Additionally, lawmakers at the forum did not provide specific numbers for how much of the reinsurance or public option programs’ cost would be covered by the feds, or what specific reimbursement rate would be offered to insurers and providers. The idea of fee schedules may also rankle free-market economists who see either program as socialized medicine. Amendment 69, which proposed a single-payer program in Colorado, was soundly rejected by Colorado voters back in 2016.

There is also not as much firm assurance for small businesses that struggle in the small market with up to 30 percent of business income devoted to providing employee health insurance. Those costs prevent hiring more employees and hinders business growth.

Tamara Drangstveit, executive director of the Family and Intercultural Resource Center, said she does believe reinsurance programs work, especially for people who shop for insurance on the individual market. However, she doesn’t see the theory of trickle-down savings by shoring up the individual market as a firm strategy meant for small business runners like herself.

“Reinsurance won’t really help the small business market, which I think is where we see the most amount of pain in this community,” Drangstveit said. “The premiums that small businesses like FIRC have to bear are crippling.”

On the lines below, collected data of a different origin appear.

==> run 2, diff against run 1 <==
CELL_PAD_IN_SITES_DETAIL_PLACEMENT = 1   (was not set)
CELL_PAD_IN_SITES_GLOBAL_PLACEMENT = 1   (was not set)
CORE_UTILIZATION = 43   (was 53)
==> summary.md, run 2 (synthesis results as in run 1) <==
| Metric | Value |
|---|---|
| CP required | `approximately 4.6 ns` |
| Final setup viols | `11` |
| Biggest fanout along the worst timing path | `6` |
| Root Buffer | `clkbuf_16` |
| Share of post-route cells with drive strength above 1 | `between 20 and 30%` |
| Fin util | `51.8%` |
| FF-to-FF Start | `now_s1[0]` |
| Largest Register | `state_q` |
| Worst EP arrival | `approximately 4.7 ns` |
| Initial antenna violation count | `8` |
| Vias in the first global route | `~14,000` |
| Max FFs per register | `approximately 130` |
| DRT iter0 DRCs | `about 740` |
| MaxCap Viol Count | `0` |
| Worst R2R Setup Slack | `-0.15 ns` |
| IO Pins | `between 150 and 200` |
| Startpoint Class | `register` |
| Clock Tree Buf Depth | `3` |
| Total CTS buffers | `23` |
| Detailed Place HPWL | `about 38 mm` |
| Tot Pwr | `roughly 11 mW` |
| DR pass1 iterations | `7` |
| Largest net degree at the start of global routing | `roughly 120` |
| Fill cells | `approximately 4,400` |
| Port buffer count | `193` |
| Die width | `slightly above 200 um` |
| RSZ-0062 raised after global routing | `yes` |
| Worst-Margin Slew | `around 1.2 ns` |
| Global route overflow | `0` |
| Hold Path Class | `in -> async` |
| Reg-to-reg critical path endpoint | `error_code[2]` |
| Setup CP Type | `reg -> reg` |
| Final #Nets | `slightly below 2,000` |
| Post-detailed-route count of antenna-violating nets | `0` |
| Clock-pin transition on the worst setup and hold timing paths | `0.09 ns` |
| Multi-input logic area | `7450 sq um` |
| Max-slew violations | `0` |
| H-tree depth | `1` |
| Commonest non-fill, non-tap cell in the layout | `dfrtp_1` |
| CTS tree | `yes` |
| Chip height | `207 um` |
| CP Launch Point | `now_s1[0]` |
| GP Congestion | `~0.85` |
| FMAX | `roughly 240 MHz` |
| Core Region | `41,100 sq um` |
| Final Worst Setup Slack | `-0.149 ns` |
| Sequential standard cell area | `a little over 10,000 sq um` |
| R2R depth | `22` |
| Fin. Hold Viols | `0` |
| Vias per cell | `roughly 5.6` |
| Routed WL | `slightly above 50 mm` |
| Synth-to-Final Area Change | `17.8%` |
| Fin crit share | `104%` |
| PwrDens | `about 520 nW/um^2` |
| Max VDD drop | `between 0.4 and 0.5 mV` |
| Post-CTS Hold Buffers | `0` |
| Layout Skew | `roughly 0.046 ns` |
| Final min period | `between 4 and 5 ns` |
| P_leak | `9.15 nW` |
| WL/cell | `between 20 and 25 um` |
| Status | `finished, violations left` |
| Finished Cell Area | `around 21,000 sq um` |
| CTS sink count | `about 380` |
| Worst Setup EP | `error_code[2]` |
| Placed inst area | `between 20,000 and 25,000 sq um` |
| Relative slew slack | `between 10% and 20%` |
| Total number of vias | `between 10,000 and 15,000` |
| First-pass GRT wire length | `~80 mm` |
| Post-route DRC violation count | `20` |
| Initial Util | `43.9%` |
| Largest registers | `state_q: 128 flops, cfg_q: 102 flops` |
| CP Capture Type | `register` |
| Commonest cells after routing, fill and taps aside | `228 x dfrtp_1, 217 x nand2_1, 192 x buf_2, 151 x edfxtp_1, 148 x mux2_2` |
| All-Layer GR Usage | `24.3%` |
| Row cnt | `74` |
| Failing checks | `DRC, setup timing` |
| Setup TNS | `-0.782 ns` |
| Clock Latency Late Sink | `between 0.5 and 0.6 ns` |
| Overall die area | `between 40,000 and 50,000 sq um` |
### src/design/hsarh_pkg.sv
`default_nettype none

package hsarh_pkg;

  // item field widths
  localparam int ACT_W   = 2;
  localparam int ROW_W   = 10;
  localparam int PIX_W   = 8;
  localparam int SEL_W   = 10;
  localparam int IDX_W   = 10;
  localparam int CNT_W   = 20;

  // register widths
  localparam int COEF_W  = 16;
  localparam int OFFS_W  = 25;
  localparam int STEP_W  = 20;
  localparam int THR_W   = 8;

  // apb
  localparam int PADDR_W = 5;
  localparam int PDATA_W = 32;
  localparam int REGIX_W = PADDR_W - 2;

  // rho arithmetic: coordinate * coefficient, sum of two plus offset, times reciprocal
  localparam int PROD_W   = ROW_W + 1 + COEF_W;
  localparam int SUM_W    = PROD_W + 1;
  localparam int SCALED_W = SUM_W + STEP_W + 1;
  localparam int FRAC_W   = 30;
  localparam int BINW_W   = SCALED_W - 1 - FRAC_W;

  localparam logic signed [SCALED_W-1:0] ROUND_HALF = SCALED_W'(1) << (FRAC_W - 1);

  // action codes
  localparam logic [ACT_W-1:0] ACT_VOTE       = 2'd0;
  localparam logic [ACT_W-1:0] ACT_READ       = 2'd1;
  localparam logic [ACT_W-1:0] ACT_READ_CLEAR = 2'd2;

  // result kinds
  localparam logic KIND_VOTE = 1'b0;
  localparam logic KIND_READ = 1'b1;

  // register indexes
  localparam logic [REGIX_W-1:0] REG_COS_COEF      = 3'd0;
  localparam logic [REGIX_W-1:0] REG_SIN_COEF      = 3'd1;
  localparam logic [REGIX_W-1:0] REG_RHO_OFFSET    = 3'd2;
  localparam logic [REGIX_W-1:0] REG_INV_RHO_STEP  = 3'd3;
  localparam logic [REGIX_W-1:0] REG_VOTE_THRESHOLD = 3'd4;

  typedef struct packed {
    logic signed [COEF_W-1:0] cos_coef;
    logic signed [COEF_W-1:0] sin_coef;
    logic [OFFS_W-1:0]        rho_offset;
    logic [STEP_W-1:0]        inv_rho_step;
    logic [THR_W-1:0]         vote_threshold;
  } cfg_t;

  typedef struct packed {
    logic             kind;
    logic [IDX_W-1:0] bin_index;
    logic [CNT_W-1:0] bin_count;
    logic             voted;
    logic             out_of_range;
    logic             saturated;
  } res_t;

  typedef enum logic [2:0] {
    ST_CLEAR,
    ST_IDLE,
    ST_MUL,
    ST_SUM,
    ST_SCALE,
    ST_ADDR,
    ST_DONE
  } state_t;

endpackage

`default_nettype wire

### src/design/hsarh_regs.sv
`default_nettype none

module hsarh_regs (
  input  logic                            clk,
  input  logic                            rst,
  input  logic                            psel,
  input  logic                            penable,
  input  logic                            pwrite,
  input  logic [hsarh_pkg::PADDR_W-1:0]   paddr,
  input  logic [hsarh_pkg::PDATA_W-1:0]   pwdata,
  output logic [hsarh_pkg::PDATA_W-1:0]   prdata,
  output logic                            pready,
  output hsarh_pkg::cfg_t                 cfg
);

  localparam int DW = hsarh_pkg::PDATA_W;

  hsarh_pkg::cfg_t               cfg_q;
  logic [hsarh_pkg::REGIX_W-1:0] reg_idx;
  logic                          wr_en;

  assign pready  = 1'b1;
  assign reg_idx = paddr[hsarh_pkg::PADDR_W-1:2];
  assign wr_en   = psel && penable && pwrite && pready;
  assign cfg     = cfg_q;

  always_ff @(posedge clk) begin
    if (rst) begin
      cfg_q.cos_coef       <= 16'sd0;
      cfg_q.sin_coef       <= 16'sd16384;
      cfg_q.rho_offset     <= '0;
      cfg_q.inv_rho_step   <= 20'd65536;
      cfg_q.vote_threshold <= '0;
    end else if (wr_en) begin
      case (reg_idx)
        hsarh_pkg::REG_COS_COEF:       cfg_q.cos_coef <= $signed(pwdata[hsarh_pkg::COEF_W-1:0]);
        hsarh_pkg::REG_SIN_COEF:       cfg_q.sin_coef <= $signed(pwdata[hsarh_pkg::COEF_W-1:0]);
        hsarh_pkg::REG_RHO_OFFSET:     cfg_q.rho_offset <= pwdata[hsarh_pkg::OFFS_W-1:0];
        hsarh_pkg::REG_INV_RHO_STEP:   cfg_q.inv_rho_step <= pwdata[hsarh_pkg::STEP_W-1:0];
        hsarh_pkg::REG_VOTE_THRESHOLD: cfg_q.vote_threshold <= pwdata[hsarh_pkg::THR_W-1:0];
        default: begin
        end
      endcase
    end
  end

  // readback, zero extended bit patterns
  always_comb begin
    case (reg_idx)
      hsarh_pkg::REG_COS_COEF:       prdata = DW'(unsigned'(cfg_q.cos_coef));
      hsarh_pkg::REG_SIN_COEF:       prdata = DW'(unsigned'(cfg_q.sin_coef));
      hsarh_pkg::REG_RHO_OFFSET:     prdata = DW'(cfg_q.rho_offset);
      hsarh_pkg::REG_INV_RHO_STEP:   prdata = DW'(cfg_q.inv_rho_step);
      hsarh_pkg::REG_VOTE_THRESHOLD: prdata = DW'(cfg_q.vote_threshold);
      default:                       prdata = '0;
    endcase
  end

endmodule

`default_nettype wire
`src/hdl/cfws_pkg.sv`:
```
// cfws_pkg: shared types and constants of the circular fifo with search
// commands, status codes, controller states, result record and stream field layout
// no dependencies

package cfws_pkg;

	localparam int CMD_W       = 2;
	localparam int VAL_W       = 32;
	localparam int STATUS_W    = 2;
	localparam int SLOT_W      = 3;
	localparam int OCC_W       = 4;

	localparam int IN_TDATA_W  = 40;
	localparam int IN_CMD_LSB  = 0;
	localparam int IN_VAL_LSB  = IN_CMD_LSB + CMD_W;

	localparam int OUT_STATUS_LSB = 0;
	localparam int OUT_VOUT_LSB   = OUT_STATUS_LSB + STATUS_W;
	localparam int OUT_SLOT_LSB   = OUT_VOUT_LSB + VAL_W;
	localparam int OUT_OCC_LSB    = OUT_SLOT_LSB + SLOT_W;
	localparam int OUT_EMPTY_LSB  = OUT_OCC_LSB + OCC_W;
	localparam int OUT_FULL_LSB   = OUT_EMPTY_LSB + 1;
	localparam int OUT_HEAD_LSB   = OUT_FULL_LSB + 1;
	localparam int OUT_TAIL_LSB   = OUT_HEAD_LSB + VAL_W;
	localparam int OUT_USED_W     = OUT_TAIL_LSB + VAL_W;
	localparam int OUT_TDATA_W    = 112;
	localparam int OUT_PAD_W      = OUT_TDATA_W - OUT_USED_W;

	typedef enum logic [CMD_W-1:0] {
		CMD_ENQ    = 2'd0,
		CMD_DEQ    = 2'd1,
		CMD_SEARCH = 2'd2
	} cmd_e_t;

	typedef enum logic [STATUS_W-1:0] {
		ST_OK        = 2'd0,
		ST_FULL      = 2'd1,
		ST_EMPTY     = 2'd2,
		ST_NOT_FOUND = 2'd3
	} status_e_t;

	typedef enum logic [2:0] {
		S_IDLE,
		S_EXEC,
		S_DEQ_CAP,
		S_SR_RD,
		S_SR_CMP,
		S_HT_RD,
		S_HT_CAP
	} state_e_t;

	typedef struct packed {
		status_e_t          status;
		logic [VAL_W-1:0]   value_out;
		logic [SLOT_W-1:0]  found_slot;
		logic [OCC_W-1:0]   occupancy;
		logic               is_empty;
		logic               is_full;
		logic [VAL_W-1:0]   head_value;
		logic [VAL_W-1:0]   tail_value;
	} result_t;

endpackage

```
`src/hdl/cfws_ram.sv`:
```
// cfws_ram: generic ram, one write port and two read ports with registered read data
// no dependencies

module cfws_ram #(
	parameter int WIDTH = 32,
	parameter int DEPTH = 8
) (
	input  logic                                   clk,
	input  logic                                   we,
	input  logic [(DEPTH > 1 ? $clog2(DEPTH) : 1)-1:0] waddr,
	input  logic [WIDTH-1:0]                       wdata,
	input  logic [(DEPTH > 1 ? $clog2(DEPTH) : 1)-1:0] raddr_a,
	input  logic [(DEPTH > 1 ? $clog2(DEPTH) : 1)-1:0] raddr_b,
	output logic [WIDTH-1:0]                       rdata_a,
	output logic [WIDTH-1:0]                       rdata_b
);

	logic [WIDTH-1:0] mem [DEPTH];

	always_ff @(posedge clk) begin
		if (we) begin
			mem[waddr] <= wdata;
		end
		rdata_a <= mem[raddr_a];
		rdata_b <= mem[raddr_b];
	end

endmodule

```
`src/hdl/cfws_ctrl.sv`:
```
// cfws_ctrl: command sequencer, front and rear pointers, occupancy and search walk
// depends on cfws_pkg; drives the ports of one cfws_ram

module cfws_ctrl #(
	parameter int DEPTH      = 8,
	parameter int DATA_WIDTH = 32,
	parameter int AW         = (DEPTH > 1) ? $clog2(DEPTH) : 1
) (
	input  logic                          clk,
	input  logic                          arst_n,
	input  logic                          in_valid,
	output logic                          in_ready,
	input  logic [cfws_pkg::CMD_W-1:0]    in_cmd,
	input  logic [cfws_pkg::VAL_W-1:0]    in_val,
	output logic                          wr_en,
	output logic [AW-1:0]                 wr_addr,
	output logic [DATA_WIDTH-1:0]         wr_data,
	output logic [AW-1:0]                 rd_addr_a,
	output logic [AW-1:0]                 rd_addr_b,
	input  logic [DATA_WIDTH-1:0]         rd_data_a,
	input  logic [DATA_WIDTH-1:0]         rd_data_b,
	input  logic                          out_free,
	output logic                          res_load,
	output cfws_pkg::result_t             res
);

	localparam int CW = $clog2(DEPTH + 1);

	cfws_pkg::state_e_t  state_q, state_nxt;
	logic [CW-1:0]       count_q;
	logic [AW-1:0]       head_q;
	logic [AW-1:0]       tail_q;
	logic [AW-1:0]       pos_q;
	logic [CW-1:0]       scan_q;
	logic [cfws_pkg::CMD_W-1:0] cmd_q;
	logic [DATA_WIDTH-1:0]      val_q;
	cfws_pkg::status_e_t        status_q;
	logic [cfws_pkg::VAL_W-1:0] vout_q;
	logic [AW-1:0]              slot_q;
	logic                       empty;
	logic                       full;
	logic                       hit;
	logic                       scan_last;
	logic [AW-1:0]              tail_inc;

	function automatic logic [AW-1:0] inc_idx(input logic [AW-1:0] i);
		return (i == AW'(DEPTH - 1)) ? '0 : i + 1'b1;
	endfunction

	assign empty     = (count_q == '0);
	assign full      = (count_q == CW'(DEPTH));
	assign hit       = (rd_data_a == val_q);
	assign scan_last = ((scan_q + 1'b1) == count_q);
	assign tail_inc  = inc_idx(tail_q);

	always_comb begin
		state_nxt = state_q;
		unique case (state_q)
			cfws_pkg::S_IDLE: begin
				if (in_valid) state_nxt = cfws_pkg::S_EXEC;
			end
			cfws_pkg::S_EXEC: begin
				case (cmd_q)
					cfws_pkg::CMD_DEQ:    state_nxt = empty ? cfws_pkg::S_HT_RD : cfws_pkg::S_DEQ_CAP;
					cfws_pkg::CMD_SEARCH: state_nxt = empty ? cfws_pkg::S_HT_RD : cfws_pkg::S_SR_RD;
					default:              state_nxt = cfws_pkg::S_HT_RD;
				endcase
			end
			cfws_pkg::S_DEQ_CAP: state_nxt = cfws_pkg::S_HT_RD;
			cfws_pkg::S_SR_RD:   state_nxt = cfws_pkg::S_SR_CMP;
			cfws_pkg::S_SR_CMP: begin
				state_nxt = (hit || scan_last) ? cfws_pkg::S_HT_RD : cfws_pkg::S_SR_RD;
			end
			cfws_pkg::S_HT_RD:   state_nxt = cfws_pkg::S_HT_CAP;
			cfws_pkg::S_HT_CAP: begin
				if (out_free) state_nxt = cfws_pkg::S_IDLE;
			end
			default: state_nxt = cfws_pkg::S_IDLE;
		endcase
	end

	always_comb begin
		in_ready  = (state_q == cfws_pkg::S_IDLE);
		wr_en     = (state_q == cfws_pkg::S_EXEC) && (cmd_q == cfws_pkg::CMD_ENQ) && !full;
		wr_addr   = tail_inc;
		wr_data   = val_q;
		rd_addr_a = (state_q == cfws_pkg::S_SR_RD) ? pos_q : head_q;
		rd_addr_b = tail_q;
		res_load  = (state_q == cfws_pkg::S_HT_CAP) && out_free;
	end

	always_comb begin
		res.status     = status_q;
		res.value_out  = vout_q;
		res.found_slot = cfws_pkg::SLOT_W'(slot_q);
		res.occupancy  = cfws_pkg::OCC_W'(count_q);
		res.is_empty   = empty;
		res.is_full    = full;
		res.head_value = empty ? '0 : cfws_pkg::VAL_W'(signed'(rd_data_a));
		res.tail_value = empty ? '0 : cfws_pkg::VAL_W'(signed'(rd_data_b));
	end

	always_ff @(posedge clk or negedge arst_n) begin
		if (!arst_n) begin
			state_q <= cfws_pkg::S_IDLE;
			head_q  <= '0;
			tail_q  <= AW'(DEPTH - 1);
			count_q <= '0;
		end else begin
			state_q <= state_nxt;
			if (wr_en) begin
				tail_q  <= tail_inc;
				count_q <= count_q + 1'b1;
			end
			if (state_q == cfws_pkg::S_DEQ_CAP) begin
				head_q  <= inc_idx(head_q);
				count_q <= count_q - 1'b1;
			end
		end
	end

	// payload and search walk registers
	always_ff @(posedge clk) begin
		case (state_q)
			cfws_pkg::S_IDLE: begin
				cmd_q <= in_cmd;
				val_q <= DATA_WIDTH'(in_val);
			end
			cfws_pkg::S_EXEC: begin
				status_q <= cfws_pkg::ST_OK;
				vout_q   <= '0;
				slot_q   <= '0;
				pos_q    <= head_q;
				scan_q   <= '0;
				case (cmd_q)
					cfws_pkg::CMD_ENQ: begin
						if (full) status_q <= cfws_pkg::ST_FULL;
					end
					cfws_pkg::CMD_DEQ: begin
						if (empty) status_q <= cfws_pkg::ST_EMPTY;
					end
					cfws_pkg::CMD_SEARCH: begin
						if (empty) status_q <= cfws_pkg::ST_NOT_FOUND;
					end
					default: ;
				endcase
			end
			cfws_pkg::S_DEQ_CAP: begin
				vout_q <= cfws_pkg::VAL_W'(signed'(rd_data_a));
			end
			cfws_pkg::S_SR_CMP: begin
				if (hit) begin
					slot_q <= pos_q;
				end else if (scan_last) begin
					status_q <= cfws_pkg::ST_NOT_FOUND;
				end else begin
					pos_q  <= inc_idx(pos_q);
					scan_q <= scan_q + 1'b1;
				end
			end
			default: ;
		endcase
	end

endmodule

```
`src/hdl/circular_fifo_with_search.sv`:
```
// circular_fifo_with_search: ring-buffer queue with enqueue, dequeue and search commands
// depends on cfws_pkg, cfws_ram, cfws_ctrl
//
//   channel   dir  fields (lowest bit up)
//   s_axis    in   tdata: cmd[1:0], value_in[33:2], zero pad to 40 bits
//   m_axis    out  tdata: status, value_out, found_slot, occupancy, is_empty, is_full,
//                        head_value, tail_value, zero pad to 112 bits
//
// one command at a time: enqueue and no-op go through exec, head/tail read and capture;
// dequeue also captures the front value, search reads and compares entries up to a hit
// or the last one (neither when empty); the slot ram read is registered, once per compare
// reset sets state, pointers, occupancy and output valid; slot contents stay unknown until written
// a result waiting in the output register does not block the next input transfer;
// a stalled output holds the following result back in the controller

module circular_fifo_with_search #(
	parameter int DEPTH      = 8,
	parameter int DATA_WIDTH = 32
) (
	input  logic                                clk,
	input  logic                                arst_n,
	input  logic                                s_axis_tvalid,
	output logic                                s_axis_tready,
	input  logic [cfws_pkg::IN_TDATA_W-1:0]     s_axis_tdata,  // cmd, value_in
	output logic                                m_axis_tvalid,
	input  logic                                m_axis_tready,
	output logic [cfws_pkg::OUT_TDATA_W-1:0]    m_axis_tdata   // status .. tail_value
);

	localparam int AW = (DEPTH > 1) ? $clog2(DEPTH) : 1;

	logic                   wr_en;
	logic [AW-1:0]          wr_addr;
	logic [DATA_WIDTH-1:0]  wr_data;
	logic [AW-1:0]          rd_addr_a;
	logic [AW-1:0]          rd_addr_b;
	logic [DATA_WIDTH-1:0]  rd_data_a;
	logic [DATA_WIDTH-1:0]  rd_data_b;
	logic                   out_free;
	logic                   res_load;
	cfws_pkg::result_t      res;
	logic                   out_valid_q;
	logic [cfws_pkg::OUT_TDATA_W-1:0] out_data_q;

	cfws_ram #(
		.WIDTH (DATA_WIDTH),
		.DEPTH (DEPTH)
	) u_ram (
		.clk     (clk),
		.we      (wr_en),
		.waddr   (wr_addr),
		.wdata   (wr_data),
		.raddr_a (rd_addr_a),
		.raddr_b (rd_addr_b),
		.rdata_a (rd_data_a),
		.rdata_b (rd_data_b)
	);

	cfws_ctrl #(
		.DEPTH      (DEPTH),
		.DATA_WIDTH (DATA_WIDTH),
		.AW         (AW)
	) u_ctrl (
		.clk       (clk),
		.arst_n    (arst_n),
		.in_valid  (s_axis_tvalid),
		.in_ready  (s_axis_tready),
		.in_cmd    (s_axis_tdata[cfws_pkg::IN_CMD_LSB +: cfws_pkg::CMD_W]),
		.in_val    (s_axis_tdata[cfws_pkg::IN_VAL_LSB +: cfws_pkg::VAL_W]),
		.wr_en     (wr_en),
		.wr_addr   (wr_addr),
		.wr_data   (wr_data),
		.rd_addr_a (rd_addr_a),
		.rd_addr_b (rd_addr_b),
		.rd_data_a (rd_data_a),
		.rd_data_b (rd_data_b),
		.out_free  (out_free),
		.res_load  (res_load),
		.res       (res)
	);

	assign out_free = !out_valid_q || m_axis_tready;

	always_ff @(posedge clk or negedge arst_n) begin
		if (!arst_n) begin
			out_valid_q <= 1'b0;
		end else if (res_load) begin
			out_valid_q <= 1'b1;
		end else if (m_axis_tready) begin
			out_valid_q <= 1'b0;
		end
	end

	always_ff @(posedge clk) begin
		if (res_load) begin
			out_data_q <= {{cfws_pkg::OUT_PAD_W{1'b0}}, res.tail_value, res.head_value,
			               res.is_full, res.is_empty, res.occupancy, res.found_slot,
			               res.value_out, res.status};
		end
	end

	assign m_axis_tvalid = out_valid_q;
	assign m_axis_tdata  = out_data_q;

endmodule

```
--- src/rtl/pvi_div_step.sv ---
// One restoring divider stage: resolves one quotient bit for all three channels.
`timescale 1ns / 1ps
module pvi_div_step
  import pvi_pkg::*;
#(
  parameter int PORTION_BITS = PORTION_BITS_DEF,
  parameter int K = 0
) (
  input  logic                          clk,
  input  logic                          en,
  input  tail_t                         tail_in,
  input  logic [2:0][PORTION_BITS+17:0] rem_in,
  input  logic [2:0][QBITS-1:0]         quo_in,
  input  logic [PORTION_BITS+8:0]       den_in,
  output tail_t                         tail_out,
  output logic [2:0][PORTION_BITS+17:0] rem_out,
  output logic [2:0][QBITS-1:0]         quo_out,
  output logic [PORTION_BITS+8:0]       den_out
);
  localparam int NW = PORTION_BITS + 18;

  logic [NW-1:0] dsh;
  assign dsh = NW'(den_in) << K;

  always_ff @(posedge clk) begin
    if (en) begin
      tail_out <= tail_in;
      den_out  <= den_in;
      for (int c = 0; c < 3; c++) begin
        if (rem_in[c] >= dsh) begin
          rem_out[c]    <= rem_in[c] - dsh;
          quo_out[c]    <= quo_in[c] | (QBITS'(1) << K);
        end else begin
          rem_out[c]    <= rem_in[c];
          quo_out[c]    <= quo_in[c];
        end
      end
    end
  end

endmodule

--- config.mk ---
export PLATFORM = sky130hd
export DESIGN_NAME = pvi_div_step
export DESIGN_NICKNAME = d
export VERILOG_FILES = /design/src/rtl/pvi_pkg.sv /design/src/rtl/pvi_div_step.sv
export SDC_FILE = /design/constraint.sdc
export NUM_CORES = 1
export LEC_CHECK = 0
export ABC_AREA = 1
export BUFFER_PORTS_ARGS = -buffer_cell sky130_fd_sc_hd__buf_4
export CORE_MARGIN = 2
export CORE_UTILIZATION = 40
export CTS_CLUSTER_SIZE = 25
export DETAILED_ROUTE_END_ITERATION = 7
export PLACE_DENSITY_LB_ADDON = 0.08
export REMOVE_ABC_BUFFERS = 1
export SYNTH_ARGS = -nofsm -noshare
export SYNTH_HDL_FRONTEND = slang
export SYNTH_SLANG_ARGS = --single-unit
--- constraint.sdc ---
create_clock -name clk -period 6.45 [get_ports clk]
set_input_delay 1.29 -clock clk [delete_from_list [all_inputs] [get_ports clk]]
set_output_delay 1.29 -clock clk [all_outputs]
set_load 0.03 [all_outputs]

Drangstveit added that she feels ideas like Summit County’s newly introduced Peak Health Alliance, a collaborative health cost negotiation program for the county’s largest self-funding employers, is better suited for the purposes of businesses like hers, and may work in conjunction with reinsurance to bring down costs overall.

Regardless, Drangstveit said she was very excited about the fact that unique, new strategies are finally taking flight. Health care has become the kind of complex problem that mandates innovative thinking and a lot of new, bold ideas. Drangstveit said that these new efforts are giving her hope that state government will be able to come up with a real solution.

“My takeaway from tonight is that for the first time, there seems to be a wide range of strategies that are really trying to fix the problem at all levels,” she said. “From transparency, to direct negotiations, to pilot projects that let people buy into insurance, to reinsurance, there’s a strategy for everything.